Model Fitting & Performance

## Confusion Matrix and Statistics
## 
##            Reference
## Prediction  happy lesshappy
##   happy         4         3
##   lesshappy     3        20
##                                           
##                Accuracy : 0.8             
##                  95% CI : (0.6143, 0.9229)
##     No Information Rate : 0.7667          
##     P-Value [Acc > NIR] : 0.4296          
##                                           
##                   Kappa : 0.441           
##                                           
##  Mcnemar's Test P-Value : 1.0000          
##                                           
##             Sensitivity : 0.5714          
##             Specificity : 0.8696          
##          Pos Pred Value : 0.5714          
##          Neg Pred Value : 0.8696          
##              Prevalence : 0.2333          
##          Detection Rate : 0.1333          
##    Detection Prevalence : 0.2333          
##       Balanced Accuracy : 0.7205          
##                                           
##        'Positive' Class : happy           
## 


From the confussionMatrix above, we can see the Sensitivity of Naive Bayes model to predict happy is 57.14%. I choose Sensitivity since we want to predict the happy country as much as possible (to reduce False Negative).

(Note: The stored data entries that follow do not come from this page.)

<file path="src/hw/rtl/u8sv_pkg.sv">
// ----------------------------------------------------------------------------
// u8sv_pkg
// shared types and constants for the utf-8 stream validator
// ----------------------------------------------------------------------------
package u8sv_pkg;

  localparam int unsigned CP_W  = 21;
  localparam int unsigned LEN_W = 3;

  // continuation byte test: 10xxxxxx
  localparam logic [1:0] CONT_TAG = 2'b10;

  // value range limits
  localparam logic [CP_W-1:0] MIN_2B    = 21'h00_0080;
  localparam logic [CP_W-1:0] MIN_3B    = 21'h00_0800;
  localparam logic [CP_W-1:0] MIN_4B    = 21'h01_0000;
  localparam logic [CP_W-1:0] MAX_CP    = 21'h10_FFFF;
  localparam logic [9:0]      SURR_HI   = 10'h1B;

  // sequence lengths
  localparam logic [LEN_W-1:0] LEN_1 = 3'd1;
  localparam logic [LEN_W-1:0] LEN_2 = 3'd2;
  localparam logic [LEN_W-1:0] LEN_3 = 3'd3;
  localparam logic [LEN_W-1:0] LEN_4 = 3'd4;

  typedef struct packed {
    logic [7:0] data_byte;
    logic       end_of_buffer;
  } in_item_t;

  typedef struct packed {
    logic [CP_W-1:0]  code_point;
    logic [LEN_W-1:0] seq_length;
    logic             seq_ok;
    logic             buffer_done;
    logic             buffer_ok;
  } out_item_t;

  typedef struct packed {
    logic [CP_W-1:0]  accum;
    logic [1:0]       bytes_left;
    logic [LEN_W-1:0] seq_total;
    logic             seq_fault;
    logic             buffer_fault;
  } dec_state_t;

endpackage

</file>
<file path="src/hw/rtl/u8sv_step.sv">
// ----------------------------------------------------------------------------
// u8sv_step
// one byte of decode: lead classification, payload gather, range checks
// ----------------------------------------------------------------------------
module u8sv_step
  import u8sv_pkg::*;
(
  input  dec_state_t st,
  input  in_item_t   item,
  output dec_state_t st_nxt,
  output logic       emit,
  output out_item_t  res
);

  typedef enum logic [2:0] {
    CLS_ASCII,
    CLS_LEAD2,
    CLS_LEAD3,
    CLS_LEAD4,
    CLS_STRAY
  } lead_cls_t;

  function automatic logic value_ok(input logic [CP_W-1:0] cp, input logic [LEN_W-1:0] len);
    logic ok;
    begin
      case (len)
        LEN_2:   ok = (cp >= MIN_2B);
        LEN_3:   ok = (cp >= MIN_3B) && (cp[CP_W-1:11] != SURR_HI);
        LEN_4:   ok = (cp >= MIN_4B) && (cp <= MAX_CP);
        default: ok = 1'b1;
      endcase
      return ok;
    end
  endfunction

  lead_cls_t        cls;
  logic [CP_W-1:0]  acc_shift;
  logic [1:0]       bl_dec;
  logic             fault_new;
  logic             trunc;
  logic             r_ok;
  logic [LEN_W-1:0] r_len;
  logic [CP_W-1:0]  r_cp;
  logic             last;

  assign last      = item.end_of_buffer;
  assign acc_shift = {st.accum[CP_W-7:0], item.data_byte[5:0]};
  assign bl_dec    = st.bytes_left - 2'd1;
  assign fault_new = st.seq_fault | (item.data_byte[7:6] != CONT_TAG);

  always_comb begin
    unique case (item.data_byte) inside
      [8'h00:8'h7F]: cls = CLS_ASCII;
      [8'hC0:8'hDF]: cls = CLS_LEAD2;
      [8'hE0:8'hEF]: cls = CLS_LEAD3;
      [8'hF0:8'hF7]: cls = CLS_LEAD4;
      default:       cls = CLS_STRAY;
    endcase
  end

  always_comb begin
    st_nxt = st;
    emit   = 1'b0;
    trunc  = 1'b0;
    r_ok   = 1'b0;
    r_len  = LEN_1;
    r_cp   = {13'd0, item.data_byte};

    if (st.bytes_left == 2'd0) begin
      unique case (cls) inside
        CLS_ASCII: begin
          emit = 1'b1;
          r_ok = 1'b1;
        end
        CLS_STRAY: begin
          emit = 1'b1;
        end
        CLS_LEAD2, CLS_LEAD3, CLS_LEAD4: begin
          st_nxt.seq_fault = 1'b0;
          if (cls == CLS_LEAD2) begin
            st_nxt.accum      = {16'd0, item.data_byte[4:0]};
            st_nxt.bytes_left = 2'd1;
            st_nxt.seq_total  = LEN_2;
          end else if (cls == CLS_LEAD3) begin
            st_nxt.accum      = {17'd0, item.data_byte[3:0]};
            st_nxt.bytes_left = 2'd2;
            st_nxt.seq_total  = LEN_3;
          end else begin
            st_nxt.accum      = {18'd0, item.data_byte[2:0]};
            st_nxt.bytes_left = 2'd3;
            st_nxt.seq_total  = LEN_4;
          end
          // buffer ends right after the lead byte
          if (last) begin
            emit  = 1'b1;
            trunc = 1'b1;
            r_cp  = st_nxt.accum;
          end
        end
        default: begin
          emit = 1'b1;
        end
      endcase
    end else begin
      st_nxt.accum      = acc_shift;
      st_nxt.bytes_left = bl_dec;
      st_nxt.seq_fault  = fault_new;
      r_cp              = acc_shift;
      if (bl_dec == 2'd0) begin
        emit             = 1'b1;
        r_len            = st.seq_total;
        r_ok             = !fault_new && value_ok(acc_shift, st.seq_total);
        st_nxt.accum     = '0;
        st_nxt.seq_total = '0;
        st_nxt.seq_fault = 1'b0;
      end else if (last) begin
        emit  = 1'b1;
        trunc = 1'b1;
        r_len = st.seq_total - {1'b0, bl_dec};
      end
    end

    if (trunc) begin
      r_len  = (st.bytes_left == 2'd0) ? LEN_1 : r_len;
      r_ok   = 1'b0;
      st_nxt = '0;
    end else if (emit) begin
      if (last) begin
        st_nxt.buffer_fault = 1'b0;
      end else if (!r_ok) begin
        st_nxt.buffer_fault = 1'b1;
      end
    end

    res.code_point  = r_cp;
    res.seq_length  = r_len;
    res.seq_ok      = r_ok;
    res.buffer_done = last;
    res.buffer_ok   = r_ok && !st.buffer_fault;
  end

endmodule

</file>
<file path="src/hw/rtl/utf8_stream_validator.sv">
// ----------------------------------------------------------------------------
// utf8_stream_validator
// byte-wide utf-8 decoder with per-sequence and per-buffer verdicts
// ----------------------------------------------------------------------------
//
//  channel  ports                        direction  transaction
//  -------  ---------------------------  ---------  --------------------------
//  in       in_valid in_stall in_data    sink       one byte + end of buffer
//  out      out_valid out_stall out_data source     one decoded sequence
//
//  one byte per clock sustained while out_stall is low; a byte is held in the
//  input register, decoded from there, and its result is registered in the
//  result register that drives out_data
//  throughput is set by the single decode stage, which holds the sequence state
//  synchronous active-low reset clears both stage valids and the decode state
//  out_stall holds the result register; bytes that close nothing keep flowing,
//  a byte that needs the result register waits in the input register
//
module utf8_stream_validator
  import u8sv_pkg::*;
(
  input  logic      clk,
  input  logic      rst_n,

  input  logic      in_valid,
  output logic      in_stall,
  input  in_item_t  in_data,

  output logic      out_valid,
  input  logic      out_stall,
  output out_item_t out_data
);

  // input register
  logic       s1_valid_r;
  in_item_t   s1_item_r;

  // decode state and result register
  dec_state_t state_r;
  dec_state_t state_nxt;
  logic       out_valid_r;
  logic       out_valid_nxt;
  out_item_t  out_data_r;

  logic       step_emit;
  out_item_t  step_res;
  logic       out_free;
  logic       proc;

  u8sv_step u_step (
    .st     (state_r),
    .item   (s1_item_r),
    .st_nxt (state_nxt),
    .emit   (step_emit),
    .res    (step_res)
  );

  // result register can take a new result this cycle
  assign out_free = !out_valid_r || !out_stall;

  // the byte in the input register is decoded this cycle; if it makes a
  // result it must have room in the result register
  assign proc = s1_valid_r && (!step_emit || out_free);

  // input register refills when empty or draining
  assign in_stall = s1_valid_r && !proc;

  always_comb begin
    out_valid_nxt = out_valid_r;
    if (proc && step_emit) begin
      out_valid_nxt = 1'b1;
    end else if (!out_stall) begin
      out_valid_nxt = 1'b0;
    end
  end

  // control registers
  always_ff @(posedge clk) begin
    if (!rst_n) begin
      s1_valid_r  <= 1'b0;
      out_valid_r <= 1'b0;
      state_r     <= '0;
    end else begin
      if (!in_stall) begin
        s1_valid_r <= in_valid;
      end
      out_valid_r <= out_valid_nxt;
      if (proc) begin
        state_r <= state_nxt;
      end
    end
  end

  // payload registers
  always_ff @(posedge clk) begin
    if (!in_stall && in_valid) begin
      s1_item_r <= in_data;
    end
    if (proc && step_emit) begin
      out_data_r <= step_res;
    end
  end

  assign out_valid = out_valid_r;
  assign out_data  = out_data_r;

  // --------------------------------------------------------------------------
  // assertions
  // --------------------------------------------------------------------------

  // a buffer verdict can only be good when the sequence itself is good
  a_bok_implies_sok : assert property (@(posedge clk) disable iff (!rst_n)
    out_valid_r |-> (out_data_r.seq_ok || !out_data_r.buffer_ok))
    else $error("buffer_ok set on an invalid sequence");

  // a pending sequence always declares more bytes than are still due
  a_seq_total_sane : assert property (@(posedge clk) disable iff (!rst_n)
    (state_r.bytes_left != 2'd0) |-> (state_r.seq_total > {1'b0, state_r.bytes_left}))
    else $error("sequence length inconsistent with bytes left");

  // every emitted length is between one and four
  a_len_range : assert property (@(posedge clk) disable iff (!rst_n)
    out_valid_r |-> (out_data_r.seq_length >= LEN_1 && out_data_r.seq_length <= LEN_4))
    else $error("sequence length out of range");

  // closing a buffer restarts the buffer verdict
  a_buffer_restart : assert property (@(posedge clk) disable iff (!rst_n)
    (proc && step_emit && step_res.buffer_done) |=> !state_r.buffer_fault)
    else $error("buffer fault survived the end of buffer");

endmodule

</file>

Let’s see ROC Curve to check if the model performs well


our ROC curve perform well since the curve is skewed to far top-left. But let’s see how the AuC perform

## [1] 0.7950311


The score of AUC returns 79.50%. It is > 75%means there is still a not perfect separation but in a very little amount.

Conclusion

##      Sensitivity       AUC
## [1,]   0.8571429 0.9254658
## [2,]   0.5714286 0.7950311


From both of the model performance Naive Bayes [1,] and Decision Tree [2,] of Sensitivity & AUC, we can see that the Naive Bayes performs better. So, it is suggested to use the Naive Bayes for predicting the Happiness Score.